LGBTQ+ youth and students: expands access to culturally competent mental-health and crisis services through new federal grants for direct care and navigation, increasing available supportive services.
Students and schools: promotes bullying-prevention guidelines and integration of behavioral health into school systems, which can reduce school-based harms and improve student well-being.
Parents, families, and caregivers: provides funding for cultural competency training and family acceptance/support models to improve care for LGBTQ+ youth and reduce family-related harms.
Children, LGBTQ+ respondents, and their families: despite added confidentiality rules, unlawful disclosures by staff remain possible and remedies are limited (capped at $500 per violation), leaving privacy risks.
Healthcare providers and some nonprofits: the prohibition on funding conversion therapy will exclude providers who offer those practices from grant eligibility, reducing the pool of potential grantees and services.
Grantees, schools, and state agencies: new compliance, data collection, and reporting requirements increase administrative burden for organizations that apply for or administer grants.
Based on analysis of 2 sections of legislative text.

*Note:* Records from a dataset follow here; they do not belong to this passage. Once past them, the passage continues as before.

===== src/logic/axh_host.sv =====
// Summary of operation
// - Auxiliary inputs carry left-justified 24-bit samples at 64 or 128 Fs.
// - Single speed accepts 64 or 128 Fs bit clock on auxiliary inputs.
// - Double speed accepts only 64 Fs bit clock on auxiliary inputs.
// - Quad speed is unsupported on auxiliary inputs.
// - Aux clock source bit 1 picks playback clocks, 0 capture clocks.
// - Configuration one needs equal playback and capture speed fields.
// - Configuration one needs both serial ports as clock masters.
// - Configuration one needs aux clock source bit at 0.
// - Configuration one line fields must form an allowed combination.
// - Configuration two limits playback line field to 00 or 01.
// - Configuration two needs both masters and aux clock source bit 1.
`timescale 1ns/1ps
`default_nettype none
`include "axh_regs.svh"

module axh_host (
    input wire logic clk_sys,
    input wire logic rst_n,
    input wire logic psel,
    input wire logic penable,
    input wire logic pwrite,
    input wire logic [7:0] paddr,
    input wire logic [31:0] pwdata,
    output logic [31:0] prdata,
    output logic pready,
    output logic pslverr,
    input wire logic playback_bit_clock,
    input wire logic playback_frame_clock,
    input wire logic capture_bit_clock,
    input wire logic capture_frame_clock,
    output logic aux_converter_input_a,
    output logic aux_converter_input_b,
    output logic config_valid,
    output logic [7:0] dev_speed_img,
    output logic [7:0] dev_format_img,
    output logic [7:0] dev_role_img
);

    // ************************************************************
    // Decoding helpers
    // ************************************************************

    function automatic logic axh_mapped(input logic [7:0] addr);
        axh_mapped = (addr == `AXH_OFS_CTRL) || (addr == `AXH_OFS_STATUS) ||
                     (addr == `AXH_OFS_IMAGE) ||
                     ((addr >= `AXH_OFS_SAMPLE0) && (addr < `AXH_OFS_STATUS) &&
                      (addr[1:0] == 2'h0));
    endfunction

    // Checks the requested settings before they reach the device.
    function automatic logic axh_cfg_ok(input axh_pkg::axh_ctrl_t c);
        logic ok;
        ok = 1'b1;
        if ((c.play_speed == `AXH_SPD_RSVD) ||
            (c.cap_speed == `AXH_SPD_RSVD)) begin
            ok = 1'b0;
        end
        if ((c.play_line == `AXH_LINE_RSVD) ||
            (c.cap_line == `AXH_LINE_RSVD)) begin
            ok = 1'b0;
        end
        if ((c.play_line == `AXH_LINE_TWO) &&
            (c.play_speed != `AXH_SPD_SINGLE)) begin
            ok = 1'b0;
        end
        if (!c.cfg_two) begin
            if (c.play_speed != c.cap_speed) begin
                ok = 1'b0;
            end
            if ((c.play_line == `AXH_LINE_TWO) &&
                (c.cap_line != `AXH_LINE_TWO)) begin
                ok = 1'b0;
            end
            if ((c.cap_line == `AXH_LINE_TWO) &&
                (c.play_line == `AXH_LINE_ONE)) begin
                ok = 1'b0;
            end
        end else begin
            if (c.play_line == `AXH_LINE_TWO) begin
                ok = 1'b0;
            end
            if ((c.cap_line == `AXH_LINE_TWO) &&
                (c.play_line != `AXH_LINE_OFF)) begin
                ok = 1'b0;
            end
        end
        axh_cfg_ok = ok;
    endfunction

    // ************************************************************
    // State
    // ************************************************************

    axh_pkg::axh_state_t s_reg;
    axh_pkg::axh_state_t s_next;

    logic bclk;
    logic lrck;
    logic bclk_fall;
    logic multiplexed_line_operation;
    logic [1:0] spd;
    logic [2:0] sidx;
    logic [1:0] rsel;

    always_comb begin
        s_next = s_reg;
        sidx = 3'h0;
        s_next.sync1 = {capture_frame_clock, capture_bit_clock,
                        playback_frame_clock, playback_bit_clock};
        s_next.sync2 = s_reg.sync1;

        // The aux clock source follows the configuration choice.
        bclk = s_reg.ctrl.cfg_two ? s_reg.sync2[0] : s_reg.sync2[2];
        lrck = s_reg.ctrl.cfg_two ? s_reg.sync2[1] : s_reg.sync2[3];
        spd = s_reg.ctrl.cfg_two ? s_reg.ctrl.play_speed :
                                   s_reg.ctrl.cap_speed;
        s_next.bclk_last = bclk;
        bclk_fall = s_reg.bclk_last & ~bclk;
        multiplexed_line_operation = (s_reg.ctrl.play_line != `AXH_LINE_OFF) ||
              (s_reg.ctrl.cap_line != `AXH_LINE_OFF);
        s_next.cfg_valid = axh_cfg_ok(s_reg.ctrl);

        // ********************************************************
        // Device register images
        // ********************************************************
        // Checked on the live settings so a bad write never leaks out.
        if (axh_cfg_ok(s_reg.ctrl)) begin
            s_next.image.speed_img = 8'h00;
            s_next.image.speed_img[`AXH_D03_PSPD +: 2] = s_reg.ctrl.play_speed;
            s_next.image.speed_img[`AXH_D03_CSPD +: 2] = s_reg.ctrl.cap_speed;
            // Capture output runs on playback clocks in configuration two.
            s_next.image.speed_img[`AXH_D03_CAP_CLK] =
                s_reg.ctrl.cfg_two;
            s_next.image.format_img = 8'h00;
            s_next.image.format_img[`AXH_D04_FMT +: 3] = s_reg.ctrl.fmt;
            s_next.image.format_img[`AXH_D04_CLINE +: 2] = s_reg.ctrl.cap_line;
            s_next.image.format_img[`AXH_D04_PLINE +: 2] = s_reg.ctrl.play_line;
            s_next.image.role_img = 8'h00;
            s_next.image.role_img[`AXH_D05_PMASTER] = 1'b1;
            s_next.image.role_img[`AXH_D05_CMASTER] = 1'b1;
            s_next.image.role_img[`AXH_D05_AUXSRC] =
                s_reg.ctrl.cfg_two;
        end

        // ********************************************************
        // Auxiliary converter serialiser
        // ********************************************************
        case (s_reg.mode)
            axh_pkg::AXH_IDLE: begin
                s_next.sdata = 2'h0;
                if (s_reg.ctrl.enable && s_reg.cfg_valid && multiplexed_line_operation) begin
                    s_next.mode = axh_pkg::AXH_RUN;
                    s_next.lrck_last = lrck;
                    s_next.bit_cnt = `AXH_CNT_MAX;
                end
            end
            axh_pkg::AXH_RUN: begin
                if (!(s_reg.ctrl.enable && s_reg.cfg_valid && multiplexed_line_operation)) begin
                    s_next.mode = axh_pkg::AXH_IDLE;
                    s_next.sdata = 2'h0;
                end else if (bclk_fall) begin
                    // Data changes on the falling edge so the device
                    // sees it stable at the next rising edge.
                    if (lrck != s_reg.lrck_last) begin
                        s_next.lrck_last = lrck;
                        s_next.half_len = s_reg.bit_cnt;
                        s_next.bit_cnt = 7'h01;
                        for (int i = 0; i < 2; i++) begin
                            // Left sample while the frame clock is high.
                            sidx = 3'(i * 2) + {2'h0, ~lrck};
                            s_next.sdata[i] =
                                s_reg.sample[sidx[1:0]][23];
                            s_next.shift[i] =
                                {s_reg.sample[sidx[1:0]][22:0], 1'b0};
                        end
                    end else begin
                        if (s_reg.bit_cnt != `AXH_CNT_MAX) begin
                            s_next.bit_cnt = s_reg.bit_cnt + 7'h01;
                        end
                        for (int i = 0; i < 2; i++) begin
                            s_next.sdata[i] = s_reg.shift[i][23];
                            s_next.shift[i] = {s_reg.shift[i][22:0], 1'b0};
                        end
                    end
                end
            end
            default: begin
                s_next.mode = axh_pkg::AXH_IDLE;
                s_next.sdata = 2'h0;
            end
        endcase

        // Bit clock ratio check against the selected speed.
        s_next.rate_ok =
            ((spd == `AXH_SPD_SINGLE) &&
             ((s_reg.half_len == `AXH_HALF_64FS) ||
              (s_reg.half_len == `AXH_HALF_128FS))) ||
            ((spd == `AXH_SPD_DOUBLE) &&
             (s_reg.half_len == `AXH_HALF_64FS));

        // ********************************************************
        // APB slave
        // ********************************************************
        rsel = paddr[3:2] - 2'h1;
        if (psel && !penable) begin
            s_next.pready = 1'b1;
            s_next.pslverr = !axh_mapped(paddr);
            s_next.prdata = 32'h0000_0000;
            if (paddr == `AXH_OFS_CTRL) begin
                s_next.prdata[12:0] = s_reg.ctrl;
            end else if (paddr == `AXH_OFS_STATUS) begin
                s_next.prdata[`AXH_STAT_VALID] = s_reg.cfg_valid;
                s_next.prdata[`AXH_STAT_RATE_OK] = s_reg.rate_ok;
                s_next.prdata[`AXH_STAT_RUN] =
                    (s_reg.mode == axh_pkg::AXH_RUN);
                s_next.prdata[`AXH_STAT_HALF +: 7] = s_reg.half_len;
            end else if (paddr == `AXH_OFS_IMAGE) begin
                s_next.prdata[23:0] = s_reg.image;
            end else if (axh_mapped(paddr)) begin
                s_next.prdata[23:0] = s_reg.sample[rsel];
            end
        end else if (psel && penable && s_reg.pready) begin
            s_next.pready = 1'b0;
            s_next.pslverr = 1'b0;
            if (pwrite && !s_reg.pslverr) begin
                if (paddr == `AXH_OFS_CTRL) begin
                    s_next.ctrl.enable = pwdata[`AXH_CTRL_ENABLE];
                    s_next.ctrl.cfg_two = pwdata[`AXH_CTRL_CFG_TWO];
                    s_next.ctrl.play_speed = pwdata[`AXH_CTRL_PSPD +: 2];
                    s_next.ctrl.cap_speed = pwdata[`AXH_CTRL_CSPD +: 2];
                    s_next.ctrl.play_line = pwdata[`AXH_CTRL_PLINE +: 2];
                    s_next.ctrl.cap_line = pwdata[`AXH_CTRL_CLINE +: 2];
                    s_next.ctrl.fmt = pwdata[`AXH_CTRL_FMT +: 3];
                end else if ((paddr != `AXH_OFS_STATUS) &&
                             (paddr != `AXH_OFS_IMAGE)) begin
                    s_next.sample[rsel] = pwdata[23:0];
                end
            end
        end else begin
            s_next.pready = 1'b0;
            s_next.pslverr = 1'b0;
        end
    end

    always_ff @(posedge clk_sys) begin
        if (!rst_n) begin
            s_reg <= '0;
            s_reg.mode <= axh_pkg::AXH_IDLE;
            s_reg.ctrl <= 13'(`AXH_CTRL_RESET);
        end else begin
            s_reg <= s_next;
        end
    end

    assign prdata = s_reg.prdata;
    assign pready = s_reg.pready;
    assign pslverr = s_reg.pslverr;
    assign aux_converter_input_a = s_reg.sdata[0];
    assign aux_converter_input_b = s_reg.sdata[1];
    assign config_valid = s_reg.cfg_valid;
    assign dev_speed_img = s_reg.image.speed_img;
    assign dev_format_img = s_reg.image.format_img;
    assign dev_role_img = s_reg.image.role_img;

endmodule
`default_nettype wire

Introduced June 5, 2025 by Sharice Davids · Last progress June 5, 2025
Creates a SAMHSA-administered grant program to assess and improve mental health and substance-use outcomes for LGBTQ+ youth, authorizes $20 million per year for 2026–2030, and sets conditions on how grant funds can be used. It also requires HHS to update certain agency publications, develop a federal survey on mental health for LGBTQ+ youth with strict confidentiality protections and civil remedies for unlawful disclosure, and produce a report on mental health and cultural competency for LGBTQ+ youth in foster care and other federally overseen social programs.